━━━ Exercise materials

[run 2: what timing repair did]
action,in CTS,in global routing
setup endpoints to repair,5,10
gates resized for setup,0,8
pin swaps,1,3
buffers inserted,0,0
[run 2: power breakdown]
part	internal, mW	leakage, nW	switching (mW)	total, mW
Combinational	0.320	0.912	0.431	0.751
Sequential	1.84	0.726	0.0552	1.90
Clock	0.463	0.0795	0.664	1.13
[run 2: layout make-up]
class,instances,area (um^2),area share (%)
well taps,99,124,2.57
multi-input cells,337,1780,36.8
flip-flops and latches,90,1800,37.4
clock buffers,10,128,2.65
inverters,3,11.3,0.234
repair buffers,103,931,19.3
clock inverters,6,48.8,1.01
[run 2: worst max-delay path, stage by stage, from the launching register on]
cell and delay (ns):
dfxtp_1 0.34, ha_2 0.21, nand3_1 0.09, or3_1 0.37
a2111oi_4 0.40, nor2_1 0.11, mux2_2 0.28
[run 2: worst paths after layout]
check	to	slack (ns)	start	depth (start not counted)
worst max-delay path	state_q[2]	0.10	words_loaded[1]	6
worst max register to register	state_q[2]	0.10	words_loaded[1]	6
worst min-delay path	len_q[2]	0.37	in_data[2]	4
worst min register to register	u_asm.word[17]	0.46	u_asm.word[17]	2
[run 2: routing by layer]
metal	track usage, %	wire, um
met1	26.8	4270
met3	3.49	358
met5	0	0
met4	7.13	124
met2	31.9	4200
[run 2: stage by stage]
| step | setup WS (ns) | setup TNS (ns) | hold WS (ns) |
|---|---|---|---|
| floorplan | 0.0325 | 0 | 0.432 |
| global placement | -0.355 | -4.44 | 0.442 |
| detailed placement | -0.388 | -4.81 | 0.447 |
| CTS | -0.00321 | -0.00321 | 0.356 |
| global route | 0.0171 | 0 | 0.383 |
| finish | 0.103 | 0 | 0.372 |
`src/rtl/led_shift_pkg.sv`:
```
// Shared types and width helpers for the LED shift-register chain driver.
// Optional feature: define LED_SHIFT_LATCH_EN to include the storage-latch phase.
package led_shift_pkg;

`ifdef LED_SHIFT_LATCH_EN
    typedef enum logic [1:0] {
        IDLE     = 2'd0,
        SHIFT_LO = 2'd1,
        SHIFT_HI = 2'd2,
        LATCH    = 2'd3
    } state_e;
`else
    typedef enum logic [1:0] {
        IDLE     = 2'd0,
        SHIFT_LO = 2'd1,
        SHIFT_HI = 2'd2
    } state_e;
`endif

    // Counter width for a count range of x values, never below one bit.
    function automatic int unsigned cnt_width(input int unsigned x);
        int unsigned w;
        w = $clog2(x);
        return (w < 1) ? 1 : w;
    endfunction

endpackage

```
`src/rtl/led_shift_chain_if.sv`:
```
// Frame handshake between the LED control registers and the shift-chain driver.
// WIDTH must match the WIDTH of the led_shift_chain it connects to.
interface led_shift_chain_if #(
    parameter int unsigned WIDTH = 16
);
    logic             vld;
    logic             rdy;
    logic [WIDTH-1:0] din;
    logic             done;

    modport master (
        output vld,
        output din,
        input  rdy,
        input  done
    );

    modport slave (
        input  vld,
        input  din,
        output rdy,
        output done
    );
endinterface

```
`src/rtl/led_shift_div.sv`:
```
// Phase-tick generator: one-cycle tick on the last cycle of every DIV-cycle phase.
// start clears the count; the count only advances while en is high.
module led_shift_div
    import led_shift_pkg::*;
#(
    parameter int unsigned DIV = 1
) (
    input  logic clk,
    input  logic rst,
    input  logic start,
    input  logic en,
    output logic tick
);

    localparam int unsigned   DW   = cnt_width(DIV);
    localparam logic [DW-1:0] LAST = DW'(DIV - 1);

    logic [DW-1:0] cnt_q;
    logic [DW-1:0] cnt_d;

    // Tick on the final cycle of the current phase.
    always_comb begin
        tick = en && !start && (cnt_q == LAST);
    end

    // Next count: cleared on start, wraps to zero at each phase boundary.
    always_comb begin
        cnt_d = cnt_q;
        if (start) begin
            cnt_d = '0;
        end else if (en) begin
            cnt_d = tick ? '0 : cnt_q + 1'b1;
        end
    end

    // Count register.
    always_ff @(posedge clk) begin
        if (rst) begin
            cnt_q <= '0;
        end else begin
            cnt_q <= cnt_d;
        end
    end

endmodule

```
`src/rtl/led_shift_chain.sv`:
```
// Serial driver for a chain of 74HC595-style LED shift registers.
// Accepts a WIDTH-bit frame, shifts it out on sft_ds/sft_shcp with each
// shcp phase lasting DIV clocks, optionally pulses sft_stcp, then pulses done.
// Optional feature: LED_SHIFT_LATCH_EN enables the LATCH phase and sft_stcp.
module led_shift_chain
    import led_shift_pkg::*;
#(
    parameter int unsigned WIDTH     = 16,
    parameter int unsigned DIV       = 1,
    parameter bit          MSB_FIRST = 1'b0
) (
    input  logic                clk,
    input  logic                rst,
    led_shift_chain_if.slave    bus,
    output logic                sft_shcp,
    output logic                sft_ds,
    output logic                sft_stcp
);

    localparam int unsigned   CW       = cnt_width(WIDTH);
    localparam logic [CW-1:0] LAST_BIT = CW'(WIDTH - 1);

    state_e           state_q, state_d;
    logic [WIDTH-1:0] sreg_q, sreg_d;
    logic [CW-1:0]    bit_q, bit_d;
    logic             rdy_q, rdy_d;
    logic             done_q, done_d;
    logic             shcp_q, shcp_d;
    logic             ds_q, ds_d;
`ifdef LED_SHIFT_LATCH_EN
    logic             stcp_q, stcp_d;
`endif

    logic [WIDTH-1:0] sreg_adv;
    logic             first_bit;
    logic             next_bit;
    logic             accept;
    logic             tick;

    // Shift register advanced by one position toward the output end.
    always_comb begin
        sreg_adv  = MSB_FIRST ? (sreg_q << 1) : (sreg_q >> 1);
        first_bit = MSB_FIRST ? bus.din[WIDTH-1] : bus.din[0];
        next_bit  = MSB_FIRST ? sreg_adv[WIDTH-1] : sreg_adv[0];
        accept    = (state_q == IDLE) && bus.vld;
    end

    led_shift_div #(
        .DIV(DIV)
    ) u_div (
        .clk  (clk),
        .rst  (rst),
        .start(accept),
        .en   (state_q != IDLE),
        .tick (tick)
    );

    // Next-state and registered-output logic; outputs follow the state being entered.
    always_comb begin
        state_d = state_q;
        sreg_d  = sreg_q;
        bit_d   = bit_q;
        shcp_d  = shcp_q;
        ds_d    = ds_q;
        done_d  = 1'b0;
`ifdef LED_SHIFT_LATCH_EN
        stcp_d  = stcp_q;
`endif
        case (state_q)
            IDLE: begin
                if (bus.vld) begin
                    state_d = SHIFT_LO;
                    sreg_d  = bus.din;
                    bit_d   = '0;
                    shcp_d  = 1'b0;
                    ds_d    = first_bit;
                end
            end
            SHIFT_LO: begin
                if (tick) begin
                    state_d = SHIFT_HI;
                    shcp_d  = 1'b1;
                end
            end
            SHIFT_HI: begin
                if (tick) begin
                    shcp_d = 1'b0;
                    sreg_d = sreg_adv;
                    if (bit_q == LAST_BIT) begin
                        ds_d    = 1'b0;
`ifdef LED_SHIFT_LATCH_EN
                        state_d = LATCH;
                        stcp_d  = 1'b1;
`else
                        state_d = IDLE;
                        done_d  = 1'b1;
`endif
                    end else begin
                        state_d = SHIFT_LO;
                        bit_d   = bit_q + 1'b1;
                        ds_d    = next_bit;
                    end
                end
            end
`ifdef LED_SHIFT_LATCH_EN
            LATCH: begin
                if (tick) begin
                    state_d = IDLE;
                    stcp_d  = 1'b0;
                    done_d  = 1'b1;
                end
            end
`endif
            default: begin
                state_d = IDLE;
            end
        endcase
        rdy_d = (state_d == IDLE);
    end

    // State and output registers with synchronous reset.
    always_ff @(posedge clk) begin
        if (rst) begin
            state_q <= IDLE;
            sreg_q  <= '0;
            bit_q   <= '0;
            rdy_q   <= 1'b1;
            done_q  <= 1'b0;
            shcp_q  <= 1'b0;
            ds_q    <= 1'b0;
`ifdef LED_SHIFT_LATCH_EN
            stcp_q  <= 1'b0;
`endif
        end else begin
            state_q <= state_d;
            sreg_q  <= sreg_d;
            bit_q   <= bit_d;
            rdy_q   <= rdy_d;
            done_q  <= done_d;
            shcp_q  <= shcp_d;
            ds_q    <= ds_d;
`ifdef LED_SHIFT_LATCH_EN
            stcp_q  <= stcp_d;
`endif
        end
    end

    assign bus.rdy  = rdy_q;
    assign bus.done = done_q;
    assign sft_shcp = shcp_q;
    assign sft_ds   = ds_q;
`ifdef LED_SHIFT_LATCH_EN
    assign sft_stcp = stcp_q;
`else
    assign sft_stcp = 1'b0;
`endif

endmodule

```
`src/flat_wrapper.sv`:
```
// flat-port wrapper written by rule: the top's interface ports become plain ports
module led_shift_chain_flat import led_shift_pkg::*;
#(
    parameter int unsigned WIDTH     = 16,
    parameter int unsigned DIV       = 1,
    parameter bit          MSB_FIRST = 1'b0
)
  (clk, rst, sft_shcp, sft_ds, sft_stcp, bus_vld, bus_din, bus_rdy, bus_done);
  led_shift_chain_if #(.WIDTH(WIDTH)) bus_i ();
  input  logic clk;
  input  logic rst;
  output logic sft_shcp;
  output logic sft_ds;
  output logic sft_stcp;
  input wire logic [$bits(bus_i.vld)-1:0] bus_vld;
  input wire logic [$bits(bus_i.din)-1:0] bus_din;
  output wire logic [$bits(bus_i.rdy)-1:0] bus_rdy;
  output wire logic [$bits(bus_i.done)-1:0] bus_done;
  assign bus_i.vld = bus_vld;
  assign bus_i.din = bus_din;
  assign bus_rdy = bus_i.rdy;
  assign bus_done = bus_i.done;
  led_shift_chain #(.WIDTH(WIDTH), .DIV(DIV), .MSB_FIRST(MSB_FIRST)) u_core (.clk(clk), .rst(rst), .bus(bus_i), .sft_shcp(sft_shcp), .sft_ds(sft_ds), .sft_stcp(sft_stcp));
endmodule
```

━━━━━━

Brief: What is the number of lines above that hold the word "buffers"? Answer with that number alone.

Output for this task: 3